### [Your goal]
Where a line in the listing below holds the word "action", count that line; give the total alone.

### [Extracted data]
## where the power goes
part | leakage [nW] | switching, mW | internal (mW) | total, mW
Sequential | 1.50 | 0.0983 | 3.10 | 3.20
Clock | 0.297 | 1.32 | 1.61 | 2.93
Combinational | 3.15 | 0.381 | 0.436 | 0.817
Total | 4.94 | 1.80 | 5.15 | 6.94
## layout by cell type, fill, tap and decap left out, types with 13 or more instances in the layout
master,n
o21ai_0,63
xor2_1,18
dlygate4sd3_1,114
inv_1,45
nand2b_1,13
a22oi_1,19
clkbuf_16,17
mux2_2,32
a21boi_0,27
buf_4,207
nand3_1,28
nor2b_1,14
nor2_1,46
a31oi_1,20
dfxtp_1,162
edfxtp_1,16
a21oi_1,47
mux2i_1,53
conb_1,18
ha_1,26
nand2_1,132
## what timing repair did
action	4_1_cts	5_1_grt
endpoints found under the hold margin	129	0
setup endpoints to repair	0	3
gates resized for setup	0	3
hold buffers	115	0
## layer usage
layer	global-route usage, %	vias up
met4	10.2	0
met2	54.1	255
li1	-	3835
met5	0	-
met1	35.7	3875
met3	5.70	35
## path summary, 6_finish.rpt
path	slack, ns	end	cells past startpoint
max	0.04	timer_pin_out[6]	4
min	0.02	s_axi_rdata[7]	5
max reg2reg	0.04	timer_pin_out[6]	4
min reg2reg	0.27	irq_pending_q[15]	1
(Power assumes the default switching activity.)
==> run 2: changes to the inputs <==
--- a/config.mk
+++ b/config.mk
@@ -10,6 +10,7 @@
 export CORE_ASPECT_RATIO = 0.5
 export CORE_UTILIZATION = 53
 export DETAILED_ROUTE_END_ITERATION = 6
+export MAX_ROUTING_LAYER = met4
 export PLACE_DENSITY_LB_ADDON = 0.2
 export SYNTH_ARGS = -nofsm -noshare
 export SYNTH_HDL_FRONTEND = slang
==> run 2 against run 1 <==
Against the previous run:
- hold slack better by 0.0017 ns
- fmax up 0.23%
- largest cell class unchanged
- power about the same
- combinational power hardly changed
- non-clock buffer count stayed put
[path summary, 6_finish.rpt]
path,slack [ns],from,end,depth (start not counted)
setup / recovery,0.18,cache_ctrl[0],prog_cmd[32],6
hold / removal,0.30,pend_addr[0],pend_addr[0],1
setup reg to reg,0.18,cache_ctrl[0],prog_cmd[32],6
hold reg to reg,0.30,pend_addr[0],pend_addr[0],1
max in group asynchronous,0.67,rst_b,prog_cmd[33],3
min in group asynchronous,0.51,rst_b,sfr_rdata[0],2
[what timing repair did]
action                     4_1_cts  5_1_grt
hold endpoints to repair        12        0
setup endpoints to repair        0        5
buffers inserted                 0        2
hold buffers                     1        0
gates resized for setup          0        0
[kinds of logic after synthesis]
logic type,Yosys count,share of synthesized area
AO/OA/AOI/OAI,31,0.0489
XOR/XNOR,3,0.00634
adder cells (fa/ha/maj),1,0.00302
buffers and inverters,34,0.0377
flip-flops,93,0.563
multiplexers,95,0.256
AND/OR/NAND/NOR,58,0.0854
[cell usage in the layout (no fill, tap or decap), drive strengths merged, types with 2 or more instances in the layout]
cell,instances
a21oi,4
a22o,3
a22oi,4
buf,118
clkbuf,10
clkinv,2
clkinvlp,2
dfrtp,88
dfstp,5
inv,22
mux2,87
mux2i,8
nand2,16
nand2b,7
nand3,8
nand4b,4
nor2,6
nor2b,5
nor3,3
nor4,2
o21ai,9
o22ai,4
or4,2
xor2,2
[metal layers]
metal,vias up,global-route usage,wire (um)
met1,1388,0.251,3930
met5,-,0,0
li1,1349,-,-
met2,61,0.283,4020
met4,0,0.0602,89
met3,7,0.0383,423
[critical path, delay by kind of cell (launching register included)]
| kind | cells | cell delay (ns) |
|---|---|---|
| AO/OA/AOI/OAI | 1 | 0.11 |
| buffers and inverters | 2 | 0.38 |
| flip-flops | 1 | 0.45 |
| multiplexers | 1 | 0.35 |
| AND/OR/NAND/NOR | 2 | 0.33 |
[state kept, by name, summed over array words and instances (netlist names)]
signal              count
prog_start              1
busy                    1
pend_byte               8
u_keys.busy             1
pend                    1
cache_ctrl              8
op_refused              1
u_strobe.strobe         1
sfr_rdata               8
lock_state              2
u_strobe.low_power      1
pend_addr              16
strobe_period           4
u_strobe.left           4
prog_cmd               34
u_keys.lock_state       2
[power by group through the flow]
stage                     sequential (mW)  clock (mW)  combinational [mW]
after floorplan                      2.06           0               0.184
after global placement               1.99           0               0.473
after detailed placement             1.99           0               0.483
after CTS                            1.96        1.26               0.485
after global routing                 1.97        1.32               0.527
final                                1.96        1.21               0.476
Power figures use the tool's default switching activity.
**src/sam_pkg.sv**
```systemverilog
package sam_pkg;
    // ==========================================================
    // Address widths and fixed field positions.
    // ==========================================================
    localparam int unsigned ADDR_W      = 28;
    localparam int unsigned COL_MAX_W   = 11;
    localparam int unsigned ROW_MAX_W   = 13;
    localparam int unsigned BANK_W      = 2;
    localparam int unsigned BSEL_POS    = 0;
    localparam int unsigned COL_LSB     = 1;
    localparam int unsigned COL_BASE_W  = 8;
    localparam int unsigned ROW_BASE_W  = 11;

    // ==========================================================
    // Geometry encodings held in the configuration inputs.
    // ==========================================================
    localparam logic [1:0] ROWS_2K   = 2'h0;
    localparam logic [1:0] ROWS_4K   = 2'h1;
    localparam logic [1:0] ROWS_8K   = 2'h2;
    localparam logic [1:0] COLS_256  = 2'h0;
    localparam logic [1:0] COLS_512  = 2'h1;
    localparam logic [1:0] COLS_1024 = 2'h2;
    localparam logic [1:0] COLS_2048 = 2'h3;
    localparam logic       BANKS_TWO = 1'h0;

    // ==========================================================
    // Values after reset.
    // ==========================================================
    localparam logic [ROW_MAX_W-1:0] ROW_RST  = 13'h0000;
    localparam logic [COL_MAX_W-1:0] COL_RST  = 11'h000;
    localparam logic [BANK_W-1:0]    BANK_RST = 2'h0;
    localparam logic [1:0]           SYNC_RST = 2'h0;
endpackage

```
**src/sam_addr_map.sv**
```systemverilog
`timescale 1ns/1ps
// What this block does
// - Address bit zero selects halfword byte lane.
// - Column bits sit just above byte select.
// - 2K rows: 11-bit row, bank above.
// - 4K rows: 12-bit row, bank one higher.
// - 8K rows: 13-bit row, bank above.
// - Configuration chooses row and bank field positions.
// - One interrupt request line to system.
// - Refresh error sets flag, read clears.
module sam_addr_map #(
    parameter int unsigned ADDR_W = sam_pkg::ADDR_W
) (
    input  wire logic              i_mclk,
    input  wire logic              i_rst_b,
    input  wire logic              i_ce,
    input  wire logic              i_req,
    input  wire logic [ADDR_W-1:0] i_addr,
    input  wire logic [1:0]        i_cfg_rows,
    input  wire logic [1:0]        i_cfg_cols,
    input  wire logic              i_cfg_banks,
    input  wire logic              i_refresh_missed,
    input  wire logic              i_isr_read,
    output logic                   o_map_valid,
    output logic                   o_byte_sel,
    output logic [12:0]            o_row,
    output logic [10:0]            o_col,
    output logic [1:0]             o_bank,
    output logic                   o_refresh_error_flag,
    output logic                   o_irq
);
    import sam_pkg::*;

    // ==========================================================
    // State and helpers.
    // ==========================================================
    typedef struct packed {
        logic                 valid;
        logic                 bsel;
        logic [ROW_MAX_W-1:0] row;
        logic [COL_MAX_W-1:0] col;
        logic [BANK_W-1:0]    bank;
        logic                 err;
    } sam_state_s;

    sam_state_s cur;
    sam_state_s next_cur;
    logic [1:0] rst_sync;
    logic       rst_n;
    logic [3:0] col_w;
    logic [3:0] row_w;
    logic [4:0] row_lsb;
    logic [4:0] bank_lsb;

    // Extracts a field of up to 13 bits starting at lsb.
    function automatic logic [12:0] take_field(
        input logic [ADDR_W-1:0] addr,
        input logic [4:0]        lsb,
        input logic [3:0]        width
    );
        logic [ADDR_W-1:0] shifted;
        logic [12:0]       mask;
        shifted = addr >> lsb;
        mask    = 13'((14'h0001 << width) - 14'h0001);
        return shifted[12:0] & mask;
    endfunction

    // ==========================================================
    // Reset release through two flip-flops.
    // ==========================================================
    always_ff @(posedge i_mclk or negedge i_rst_b) begin
        if (!i_rst_b) begin
            rst_sync <= SYNC_RST;
        end else begin
            rst_sync <= {rst_sync[0], 1'b1};
        end
    end
    assign rst_n = rst_sync[1];

    // Field widths and positions follow the configured geometry.
    always_comb begin
        col_w = 4'(COL_BASE_W) + {2'h0, i_cfg_cols};
        case (i_cfg_rows)
            ROWS_4K: row_w = 4'(ROW_BASE_W + 1);
            ROWS_8K: row_w = 4'(ROW_BASE_W + 2);
            default: row_w = 4'(ROW_BASE_W);
        endcase
        row_lsb  = 5'(COL_LSB) + {1'b0, col_w};
        bank_lsb = row_lsb + {1'b0, row_w};
    end

    // ==========================================================
    // Next state: address split and refresh error flag.
    // ==========================================================
    always_comb begin
        next_cur       = cur;
        next_cur.valid = 1'b0;
        if (i_req) begin
            next_cur.valid = 1'b1;
            next_cur.bsel  = i_addr[BSEL_POS];
            next_cur.col   = 11'(take_field(i_addr, 5'(COL_LSB), col_w));
            next_cur.row   = take_field(i_addr, row_lsb, row_w);
            // Bits above the bank field never reach the outputs.
            next_cur.bank  = 2'(take_field(i_addr, bank_lsb,
                                           4'(BANK_W)));
            if (i_cfg_banks == BANKS_TWO) begin
                next_cur.bank[1] = 1'b0;
            end
        end
        // A miss in the same cycle as the status read keeps the flag.
        if (i_refresh_missed) begin
            next_cur.err = 1'b1;
        end else if (i_isr_read) begin
            next_cur.err = 1'b0;
        end
    end

    // Registers the whole state; clock enable freezes it.
    always_ff @(posedge i_mclk or negedge rst_n) begin
        if (!rst_n) begin
            cur <= '{valid: 1'b0, bsel: 1'b0, row: ROW_RST,
                     col: COL_RST, bank: BANK_RST, err: 1'b0};
        end else if (i_ce) begin
            cur <= next_cur;
        end
    end

    // ==========================================================
    // Outputs.
    // ==========================================================
    assign o_map_valid          = cur.valid;
    assign o_byte_sel           = cur.bsel;
    assign o_row                = cur.row;
    assign o_col                = cur.col;
    assign o_bank               = cur.bank;
    assign o_refresh_error_flag = cur.err;
    assign o_irq                = cur.err;

    // ==========================================================
    // Checks on the mapping and the error flag.
    // ==========================================================
    byte_lane_a: assert property (@(posedge i_mclk) disable iff (!rst_n)
        $past(i_ce && i_req) |-> o_byte_sel == $past(i_addr[0]))
        else $error("Byte select does not follow address bit zero.");

    col_width_a: assert property (@(posedge i_mclk) disable iff (!rst_n)
        $past(i_ce && i_req && i_cfg_cols == COLS_512)
        |-> o_col == {2'h0, $past(i_addr[9:1])})
        else $error("Column field wrong for 512 columns.");

    rows_2k_a: assert property (@(posedge i_mclk) disable iff (!rst_n)
        $past(i_ce && i_req && i_cfg_rows == ROWS_2K
              && i_cfg_cols == COLS_256 && i_cfg_banks)
        |-> o_row == {2'h0, $past(i_addr[19:9])}
            && o_bank == $past(i_addr[21:20]))
        else $error("Row or bank wrong for 2K rows.");

    rows_4k_a: assert property (@(posedge i_mclk) disable iff (!rst_n)
        $past(i_ce && i_req && i_cfg_rows == ROWS_4K
              && i_cfg_cols == COLS_256 && i_cfg_banks)
        |-> o_row == {1'b0, $past(i_addr[20:9])}
            && o_bank == $past(i_addr[22:21]))
        else $error("Row or bank wrong for 4K rows.");

    rows_8k_a: assert property (@(posedge i_mclk) disable iff (!rst_n)
        $past(i_ce && i_req && i_cfg_rows == ROWS_8K
              && i_cfg_cols == COLS_2048 && i_cfg_banks)
        |-> o_row == $past(i_addr[24:12]) && o_col == $past(i_addr[11:1])
            && o_bank == $past(i_addr[26:25]))
        else $error("Fields wrong for 8K rows and 2048 columns.");

    map_strobe_a: assert property (@(posedge i_mclk) disable iff (!rst_n)
        $past(i_ce) |-> o_map_valid == $past(i_req))
        else $error("Map strobe does not follow the request.");

    irq_raise_a: assert property (@(posedge i_mclk) disable iff (!rst_n)
        $past(i_ce && i_refresh_missed)
        |-> o_irq ##1 (o_irq || $past(i_isr_read)))
        else $error("Interrupt not raised after a refresh miss.");

    flag_clear_a: assert property (@(posedge i_mclk) disable iff (!rst_n)
        $past(i_ce && i_isr_read && !i_refresh_missed)
        |-> !o_refresh_error_flag)
        else $error("Status read did not clear the refresh error.");

    upper_ignore_a: assert property (@(posedge i_mclk)
        disable iff (!rst_n)
        $past(i_ce && i_req && i_cfg_banks == BANKS_TWO) |-> !o_bank[1])
        else $error("Bank bit one set with two banks.");

    // The smallest column count leaves the upper column bits at zero.
    cols_256_a: assert property (@(posedge i_mclk)
        disable iff (!rst_n)
        $past(i_ce && i_req && i_cfg_cols == COLS_256)
        |-> o_col == {3'h0, $past(i_addr[8:1])})
        else $error("Column field wrong for 256 columns.");

    // Ten column bits sit right above the byte select.
    cols_1024_a: assert property (@(posedge i_mclk)
        disable iff (!rst_n)
        $past(i_ce && i_req && i_cfg_cols == COLS_1024)
        |-> o_col == {1'b0, $past(i_addr[10:1])})
        else $error("Column field wrong for 1024 columns.");

    // The spare row code is decoded as the 2K geometry.
    rows_spare_a: assert property (@(posedge i_mclk)
        disable iff (!rst_n)
        $past(i_ce && i_req && i_cfg_rows == 2'h3
              && i_cfg_cols == COLS_256 && i_cfg_banks)
        |-> o_row == {2'h0, $past(i_addr[19:9])}
            && o_bank == $past(i_addr[21:20]))
        else $error("Row or bank wrong for the spare row code.");

    // With 2K rows and 2048 columns the bank lands on bits 24 and 23.
    rows_wide_a: assert property (@(posedge i_mclk)
        disable iff (!rst_n)
        $past(i_ce && i_req && i_cfg_rows == ROWS_2K
              && i_cfg_cols == COLS_2048 && i_cfg_banks)
        |-> o_col == $past(i_addr[11:1])
            && o_row == {2'h0, $past(i_addr[22:12])}
            && o_bank == $past(i_addr[24:23]))
        else $error("Fields wrong for 2K rows and 2048 columns.");

    // Fields keep the last split until a new request is taken.
    fields_hold_a: assert property (@(posedge i_mclk)
        disable iff (!rst_n)
        $past(i_ce && !i_req)
        |-> $stable({o_byte_sel, o_row, o_col, o_bank}))
        else $error("Address fields moved without a request.");

    // A missed refresh always leaves the flag set, even against a read.
    flag_set_a: assert property (@(posedge i_mclk)
        disable iff (!rst_n)
        $past(i_ce && i_refresh_missed) |-> o_refresh_error_flag)
        else $error("Refresh error flag not set after a miss.");

    // The flag is sticky until the status register is read.
    flag_keep_a: assert property (@(posedge i_mclk)
        disable iff (!rst_n)
        $past(i_ce && !i_isr_read && o_refresh_error_flag)
        |-> o_refresh_error_flag)
        else $error("Refresh error flag dropped without a status read.");
endmodule

```
**config.mk**
```make
export PLATFORM = sky130hd
export DESIGN_NAME = sam_addr_map
export DESIGN_NICKNAME = d
export VERILOG_FILES = /design/src/sam_pkg.sv /design/src/sam_addr_map.sv
export SDC_FILE = /design/constraint.sdc
export NUM_CORES = 1
export LEC_CHECK = 0
export BUFFER_PORTS_ARGS = -buffer_cell sky130_fd_sc_hd__buf_2
export CORE_UTILIZATION = 40
export DETAILED_ROUTE_END_ITERATION = 10
export PLACE_DENSITY_LB_ADDON = 0.15
export SLEW_MARGIN = 20
export SYNTH_ARGS = -nofsm -noshare
export SYNTH_HDL_FRONTEND = slang
export SYNTH_SLANG_ARGS = --single-unit
```
**constraint.sdc**
```tcl
create_clock -name i_mclk -period 1.3 [get_ports i_mclk]
set_input_delay 0.26 -clock i_mclk [delete_from_list [all_inputs] [get_ports i_mclk]]
set_output_delay 0.26 -clock i_mclk [all_outputs]
set_load 0.02 [all_outputs]
```
# Word-level counts from Yosys, hierarchy flattened

Cells that the tools add are included.

Register bits: 31
Output and inout bits: 30
Word-level logic and storage cells: 28

$add $sub $neg: 5
Equal/unequal tests: 2
Shift-type cells: 4
Mux-type cells: 5
Bitwise gates (word level): 2
Reduce and logical (&&, ||, !) cells: 3

Operators with widths:

| cell                    | count |
|---|---|
| $mux W28                | 1 |
| $shr A28 B5 Y13         | 1 |
| $shr A28 B5 Y2          | 1 |
| $and A13 B13 Y13        | 1 |
| $shl A1 B4 Y13 const A  | 1 |
| $sub A13 B1 Y13 const B | 1 |
| $and A11 B11 Y11        | 1 |
| $shl A1 B4 Y11 const A  | 1 |
| $sub A11 B1 Y11 const B | 1 |
| $pmux W3 S2             | 1 |
| $add A1 B4 Y5 const A   | 1 |
| $add A5 B4 Y5           | 1 |
| $add A4 B2 Y4 const A   | 1 |
| $reduce_and A2 Y1       | 2 |
| $mux W1                 | 3 |
| $eq A2 B1 Y1 const B    | 1 |
| $eq A2 B2 Y1 const B    | 1 |
| $reduce_bool A2 Y1      | 1 |

# Logic depth before layout (Yosys ltp)

Gate-level depths: netlist of run 1.

Depth after elaboration: 6
Depth in mapped cells: 11
Mapped depth without buffers: 11

# Worst setup path before layout of run 1

Ideal clock, no wire load.

Path type: input to register
Start: in i_cfg_rows[0]
End: reg cur (netlist bit o_bank[1])
Arrival: 2.081 ns
Required time: 1.213 ns
Setup slack: -0.867 ns
Stages: 11
Path buffers: 0
Cells stage by stage: inv_1 ha_1 inv_1 ha_1 inv_1 ha_1 mux2i_1 nor2_1 a31oi_1 or4_1 o211ai_1

Longest elaborated chain between the ends: 5

Ends and longest elaborated chain:

| item                                                | line                | source |
|---|---|---|
| start: declaration                                  | sam_addr_map.sv:19  | `input wire logic [1:0] i_cfg_rows,` |
| $eq A2 B2 Y1 / $eq A2 B1 Y1 (equally long branches) | sam_addr_map.sv:83  | `case (i_cfg_rows)` |
| $pmux W3 S2 (*)                                     | sam_addr_map.sv:83  |  |
| $add A5 B4 Y5 (*)                                   | sam_addr_map.sv:89  | `bank_lsb = row_lsb + {1'b0, row_w};` |
| $shr A28 B5 Y2 (*)                                  | sam_addr_map.sv:63  | `shifted = addr >> lsb;` |
| $mux W1 (*)                                         | sam_addr_map.sv:106 | `if (i_cfg_banks == BANKS_TWO) begin` |
| end signal: assignment                              | sam_addr_map.sv:121 | `cur <= '{valid: 1'b0, bsel: 1'b0, row: ROW_RST,` |
| end signal: assignment                              | sam_addr_map.sv:124 | `cur <= next_cur;` |
| end: declaration                                    | sam_addr_map.sv:46  | `sam_state_s cur;` |

Every way passes the cells marked *; elsewhere a longest branch is shown, timed or not.
A chain may end at the register's enable or synchronous reset.

# Worst setup path after layout of run 1

Same ends and word-level chain as after synthesis.

==> results.json, run 1 <==
{
  "diodes": 0,
  "hp-class": "in -> reg",
  "fillCellCount": 409,
  "grt_pass1_wl_um": 7070,
  "slowest_stage": "mux4_2",
  "fp.dieH_um": 70.3,
  "drc": 0,
  "antenna_found_initial": 0,
  "synth_top_area_cell": "dfrtp_1",
  "place_area_um2": 2510,
  "grt.overflow.total": 0,
  "num_io_pins": 69,
  "fin_ws_ps": -456,
  "required_ps": 1460,
  "synth_area_per_cell_um2": 10.6,
  "cp_max_fo": 4,
  "ir_worst_vdd_v": 0.000763,
  "final_antenna_net_count": 0,
  "fin_worst_skew_ps": 3.04,
  "root_buffer": "clkbuf_8",
  "wl_um": 4280,
  "violations": "negative setup slack",
  "critical_path.max_stage_delay_ps": 330,
  "fin_crit_ps": 1760,
  "final-max-slew-violation-count": 0,
  "cts_max_path_buffers": 2,
  "fin_nets": 317,
  "htreeDepth": 2,
  "drtIter0Drc": 81,
  "leakage_nw": 1.31,
  "clock_latency_ps": 280,
  "startpoint_type": "input pin",
  "placed_cells": 317,
  "post-place-ws_ps": -853,
  "setup_viol": 2,
  "crit_chain": "buf_8 > inv_8 > ha_4 > inv_4 > ha_4 > inv_2 > ha_4 > a21oi_2 > mux4_2 > mux2i_1 > o211ai_1",
  "start_util_pct": 42.3,
  "grt_max_degree": 35,
  "crit_top_cell": "ha_4",
  "clkTransAtPathRegs_ps": 70,
  "status": "finished, violations left",
  "clock-sinks": 31,
  "synth-seq-cells": 31,
  "routedWlPerCell_um": 13.1,
  "track_usage_pct": 17.9,
  "fin_area_um2": 2670,
  "grt_setup_unrepaired": "true",
  "hold_viol": 0,
  "fin_crit_sh_pct": 135,
  "layout_common_cells": "buf_2, dfrtp_1, buf_4",
  "place_congestion": 0.840,
  "synth_cell_types": 40,
  "dr.pass1.iters": 4,
  "drv_cap": 0,
  "arrival_ps": 1920,
  "netlist.area_leader.share_pct": 41.5,
  "cts_buffers": 5,
  "grt_pass1_vias": 1567,
  "die_area_um2": 4950,
  "core-area_um2": 4410,
  "vias_per_cell": 5.11,
  "cts_tree": "built",
  "synthTopCellsByArea": "dfrtp_1, mux2_1, mux2i_1",
  "syn-cell-area_um2": 1870,
  "syn_to_final_growth_pct": 43.0,
  "dp.final_hpwl_um": 3330,
  "crit_type": "in -> reg",
  "seq_area_frac_synth_pct": 41.5,
  "portBuffers": 68,
  "final_common_cell": "buf_2",
  "layoutNonFillerInstCount": 326,
  "vias": 1666,
  "yosys_warnings": 0,
  "powerDensity_nw_per_um2": 1180,
  "drive_above_1_share_pct": 47.4,
  "timing.fmax_ghz": 0.570,
  "synth_nets": 221,
  "end_kind": "flop",
  "postCtsSetupBuffers": 0,
  "dieWidth_um": 70.3,
  "rows": 24,
  "syn_inst": 177
}
==> sequential cells by signal, indices dropped and copies added, names as in the netlist <==
register	flops
o_row	13
o_col	11
o_bank	2
rst_sync	2
o_byte_sel	1
o_irq	1
o_map_valid	1
==> cells in the mapped netlist <==
master / count
mux4_1: 2
nand3b_1: 2
and2b_1: 1
conb_1: 1
a32oi_1: 1
mux2_2: 3
nand2b_1: 3
inv_1: 6
nor3b_1: 1
a21oi_1: 9
nor2_1: 7
xor2_4: 1
o21ai_1: 16
o31ai_1: 2
a41o_1: 1
clkbuf_1: 3
nor2b_1: 1
o21ai_0: 1
mux2_1: 15
and2_1: 1
mux4_2: 3
buf_1: 1
dfrtp_1: 31
a221o_1: 1
buf_6: 2
nand2_1: 23
and3_2: 1
buf_2: 5
xnor2_1: 1
ha_1: 5
a22o_1: 1
o221ai_1: 1
a31oi_1: 2
buf_4: 2
mux2i_1: 12
o31a_1: 1
or4_1: 1
a211oi_1: 1
o211ai_1: 3
nand3_1: 3
==> power breakdown <==
part,internal (W),switching [W],total [W]
clock network,0.000620,0.000358,0.000977
logic,0.000469,0.000544,0.00101
registers,0.00110,0.0000649,0.00117
total,0.00219,0.000966,0.00316
==> stage by stage <==
step | power [W] | TNS [ps] | util [%] | hold WS [ps]
2_1_floorplan | 0.00180 | -1150 | - | -35.6
3_5_place_dp | 0.00217 | -3150 | 56.9 | 47.9
4_1_cts | 0.00317 | -838 | 60.1 | 182
3_3_place_gp | 0.00216 | -3050 | 56.9 | 46.2
5_1_grt | 0.00332 | -1010 | 60.5 | 183
6_report | 0.00316 | -878 | 60.5 | 187
==> routing by layer <==
layer / routed length [um] / GRT usage [%]
met5: 0 / 0
met4: 34 / 4.22
met3: 193 / 4.47
met2: 2130 / 29.6
met1: 1920 / 23.6
==> worst paths after layout <==
kind | from | endpoint | slack [ps] | depth (start not counted)
hold reg to reg | rst_sync[1] | o_bank[0] | 240 | 1
max in group asynchronous | rst_sync[1] | o_col[9] | 780 | 1
setup reg to reg | o_row[7] | o_row[7] | 500 | 2
setup / recovery | i_cfg_rows[0] | o_bank[1] | -460 | 11
hold / removal | i_addr[2] | o_col[1] | 190 | 2
min in group asynchronous | rst_sync[1] | o_bank[0] | 240 | 1
==> timing repair <==
item / in CTS / in global routing
endpoints found under the hold margin: 2 / 0
endpoints found under the setup margin: 2 / 5
hold buffers: 1 / 0
pin swaps: 9 / 0
gates resized for setup: 8 / 3
==> worst max-delay path: cells and delay by family <==
family,cells,cell delay [ps]
buffers and inverters,4,190
muxes,2,490
adders and majority gates,3,660
AOI/OAI and AO/OA,2,320
==> layout make-up <==
cell class | count | area, um2 | area share [%]
multi-input combinational | 127 | 1050 | 39.3
timing repair buffer | 102 | 631 | 23.6
clock inverter | 2 | 35.0 | 1.31
sequential | 31 | 776 | 29.0
inverter | 6 | 32.5 | 1.22
tap | 52 | 65.1 | 2.44
clock buffer | 6 | 82.6 | 3.09
==> cell families after synthesis <==
| logic type | synth area share, % |
|---|---|
| AO/OA/AOI/OAI | 13.0 |
| XOR/XNOR | 1.94 |
| AND/OR/NAND/NOR | 10.9 |
| adder cells (fa/ha/maj) | 3.35 |
| multiplexers | 23.7 |
| buffers and inverters | 5.36 |
| other | 0.201 |
| flip-flops | 41.5 |
No activity file was read; power rests on OpenSTA's default activity.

### [Answer to this problem]
2